Asymmetric Interhemispheric Transfer in the Auditory Network: Evidence from TMS, Resting-State fMRI, and Diffusion Imaging.

Hemispheric asymmetries in human auditory cortical function and structure are still highly debated. Brain stimulation approaches can complement correlational techniques by uncovering causal influences. Previous studies have shown asymmetrical effects of transcranial magnetic stimulation (TMS) on task performance, but it is unclear whether these effects are task-specific or reflect intrinsic network properties. To test how modulation of auditory cortex (AC) influences functional networks and whether this influence is asymmetrical, the present study measured resting-state fMRI connectivity networks in 17 healthy volunteers before and immediately after TMS (continuous theta burst stimulation) to the left or right AC, and the vertex as a control.
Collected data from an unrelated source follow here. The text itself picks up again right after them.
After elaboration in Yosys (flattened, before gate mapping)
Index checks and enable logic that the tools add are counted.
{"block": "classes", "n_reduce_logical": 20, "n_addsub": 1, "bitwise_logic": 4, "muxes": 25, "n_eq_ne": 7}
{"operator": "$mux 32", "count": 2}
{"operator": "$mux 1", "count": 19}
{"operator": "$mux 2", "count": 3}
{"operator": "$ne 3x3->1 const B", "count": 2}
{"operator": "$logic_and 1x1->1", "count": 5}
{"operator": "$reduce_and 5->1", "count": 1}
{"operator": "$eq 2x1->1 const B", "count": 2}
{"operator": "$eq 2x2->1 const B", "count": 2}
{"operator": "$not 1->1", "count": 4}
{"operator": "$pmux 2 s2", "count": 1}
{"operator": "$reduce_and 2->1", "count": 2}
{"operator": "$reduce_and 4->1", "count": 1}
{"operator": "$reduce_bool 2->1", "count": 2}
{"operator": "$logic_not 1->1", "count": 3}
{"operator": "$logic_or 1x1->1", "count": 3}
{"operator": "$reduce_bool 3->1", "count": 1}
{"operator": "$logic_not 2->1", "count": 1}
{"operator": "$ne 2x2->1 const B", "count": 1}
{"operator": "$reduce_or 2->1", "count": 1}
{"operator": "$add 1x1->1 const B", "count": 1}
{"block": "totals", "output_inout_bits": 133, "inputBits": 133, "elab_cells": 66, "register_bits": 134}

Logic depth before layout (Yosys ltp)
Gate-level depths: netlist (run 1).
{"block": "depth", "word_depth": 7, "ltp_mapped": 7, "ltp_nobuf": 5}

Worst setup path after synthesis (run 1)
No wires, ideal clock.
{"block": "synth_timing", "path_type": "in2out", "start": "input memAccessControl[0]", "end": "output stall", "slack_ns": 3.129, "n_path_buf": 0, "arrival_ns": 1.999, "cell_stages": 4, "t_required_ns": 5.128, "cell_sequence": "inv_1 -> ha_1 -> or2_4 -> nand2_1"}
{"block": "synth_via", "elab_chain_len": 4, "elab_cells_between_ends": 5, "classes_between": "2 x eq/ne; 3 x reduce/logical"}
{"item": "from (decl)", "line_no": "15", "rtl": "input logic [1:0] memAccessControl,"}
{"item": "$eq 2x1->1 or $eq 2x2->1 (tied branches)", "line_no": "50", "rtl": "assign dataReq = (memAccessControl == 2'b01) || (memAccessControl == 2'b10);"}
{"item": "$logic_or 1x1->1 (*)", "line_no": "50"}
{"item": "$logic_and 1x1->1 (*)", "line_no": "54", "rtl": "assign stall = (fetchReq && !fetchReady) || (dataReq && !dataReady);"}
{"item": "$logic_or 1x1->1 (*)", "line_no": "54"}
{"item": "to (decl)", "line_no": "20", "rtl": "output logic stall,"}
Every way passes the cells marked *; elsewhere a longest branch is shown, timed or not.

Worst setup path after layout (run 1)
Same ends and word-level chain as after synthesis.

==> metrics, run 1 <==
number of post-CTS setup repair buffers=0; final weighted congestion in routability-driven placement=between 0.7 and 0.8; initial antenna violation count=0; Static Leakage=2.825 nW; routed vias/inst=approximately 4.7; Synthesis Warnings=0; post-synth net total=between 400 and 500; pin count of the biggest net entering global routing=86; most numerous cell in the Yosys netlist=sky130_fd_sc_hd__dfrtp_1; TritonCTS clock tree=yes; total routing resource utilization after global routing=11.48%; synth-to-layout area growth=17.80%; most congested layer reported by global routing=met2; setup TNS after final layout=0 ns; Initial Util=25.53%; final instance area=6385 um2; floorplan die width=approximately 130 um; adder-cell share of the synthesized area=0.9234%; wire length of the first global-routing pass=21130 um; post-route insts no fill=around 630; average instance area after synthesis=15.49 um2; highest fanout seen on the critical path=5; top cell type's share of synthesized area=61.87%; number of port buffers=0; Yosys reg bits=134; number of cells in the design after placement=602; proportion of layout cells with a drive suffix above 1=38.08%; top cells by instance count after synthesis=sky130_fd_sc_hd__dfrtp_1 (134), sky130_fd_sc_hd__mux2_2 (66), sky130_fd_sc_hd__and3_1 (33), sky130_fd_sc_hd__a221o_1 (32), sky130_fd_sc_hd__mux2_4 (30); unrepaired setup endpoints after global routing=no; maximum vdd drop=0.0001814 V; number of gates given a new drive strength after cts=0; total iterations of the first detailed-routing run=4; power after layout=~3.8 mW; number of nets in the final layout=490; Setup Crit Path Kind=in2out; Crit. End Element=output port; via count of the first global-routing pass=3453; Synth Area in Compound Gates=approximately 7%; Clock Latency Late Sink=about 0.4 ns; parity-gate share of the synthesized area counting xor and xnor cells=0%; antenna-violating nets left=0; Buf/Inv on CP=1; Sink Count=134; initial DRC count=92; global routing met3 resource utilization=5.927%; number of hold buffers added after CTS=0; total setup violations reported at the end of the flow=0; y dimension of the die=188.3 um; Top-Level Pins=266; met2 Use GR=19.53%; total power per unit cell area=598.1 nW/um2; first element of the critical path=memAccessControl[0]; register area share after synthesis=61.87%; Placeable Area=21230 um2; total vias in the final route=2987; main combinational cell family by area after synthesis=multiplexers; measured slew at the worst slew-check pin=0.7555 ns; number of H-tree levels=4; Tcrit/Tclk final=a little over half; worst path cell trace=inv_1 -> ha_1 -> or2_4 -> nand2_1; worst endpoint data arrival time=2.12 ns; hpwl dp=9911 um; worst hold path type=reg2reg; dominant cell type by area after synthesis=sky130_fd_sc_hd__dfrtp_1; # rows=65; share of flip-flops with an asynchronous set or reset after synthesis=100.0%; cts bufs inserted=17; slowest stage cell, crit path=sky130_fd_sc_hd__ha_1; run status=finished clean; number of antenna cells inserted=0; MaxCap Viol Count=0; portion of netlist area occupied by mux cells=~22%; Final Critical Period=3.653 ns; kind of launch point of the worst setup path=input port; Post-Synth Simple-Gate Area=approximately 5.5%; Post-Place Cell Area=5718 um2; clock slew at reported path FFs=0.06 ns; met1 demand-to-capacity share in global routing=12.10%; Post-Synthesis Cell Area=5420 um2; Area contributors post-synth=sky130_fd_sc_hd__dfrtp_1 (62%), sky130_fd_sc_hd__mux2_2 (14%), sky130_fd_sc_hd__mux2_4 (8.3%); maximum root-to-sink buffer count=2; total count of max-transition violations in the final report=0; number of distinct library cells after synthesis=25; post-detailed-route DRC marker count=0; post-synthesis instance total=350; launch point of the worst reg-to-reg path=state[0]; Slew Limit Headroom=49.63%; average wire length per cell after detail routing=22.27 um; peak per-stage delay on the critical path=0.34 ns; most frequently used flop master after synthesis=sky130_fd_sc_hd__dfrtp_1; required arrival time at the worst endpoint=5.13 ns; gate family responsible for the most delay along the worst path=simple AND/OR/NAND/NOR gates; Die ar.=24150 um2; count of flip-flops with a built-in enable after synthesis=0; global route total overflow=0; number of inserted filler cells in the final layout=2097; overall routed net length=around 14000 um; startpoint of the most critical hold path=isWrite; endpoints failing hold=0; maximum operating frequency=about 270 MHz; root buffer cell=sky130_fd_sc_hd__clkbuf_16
We also examined the relationship between TMS-induced interhemispheric signal propagation and anatomical properties of callosal auditory fibers as measured with diffusion-weighted MRI. We found that TMS to the right AC, but not the left, resulted in widespread connectivity decreases in auditory- and motor-related networks in the resting state. Individual differences in the degree of change in functional connectivity between auditory cortices after TMS applied over the right AC were negatively related to the volume of callosal auditory fibers. The findings show that TMS-induced network modulation occurs, even in the absence of an explicit task, and that the magnitude of the effect differs across individuals as a function of callosal structure, supporting a role for the corpus callosum in mediating functional asymmetry. The findings support theoretical models emphasizing hemispheric differences in network organization and are of practical significance in showing that brain stimulation studies need to take network-level effects into account.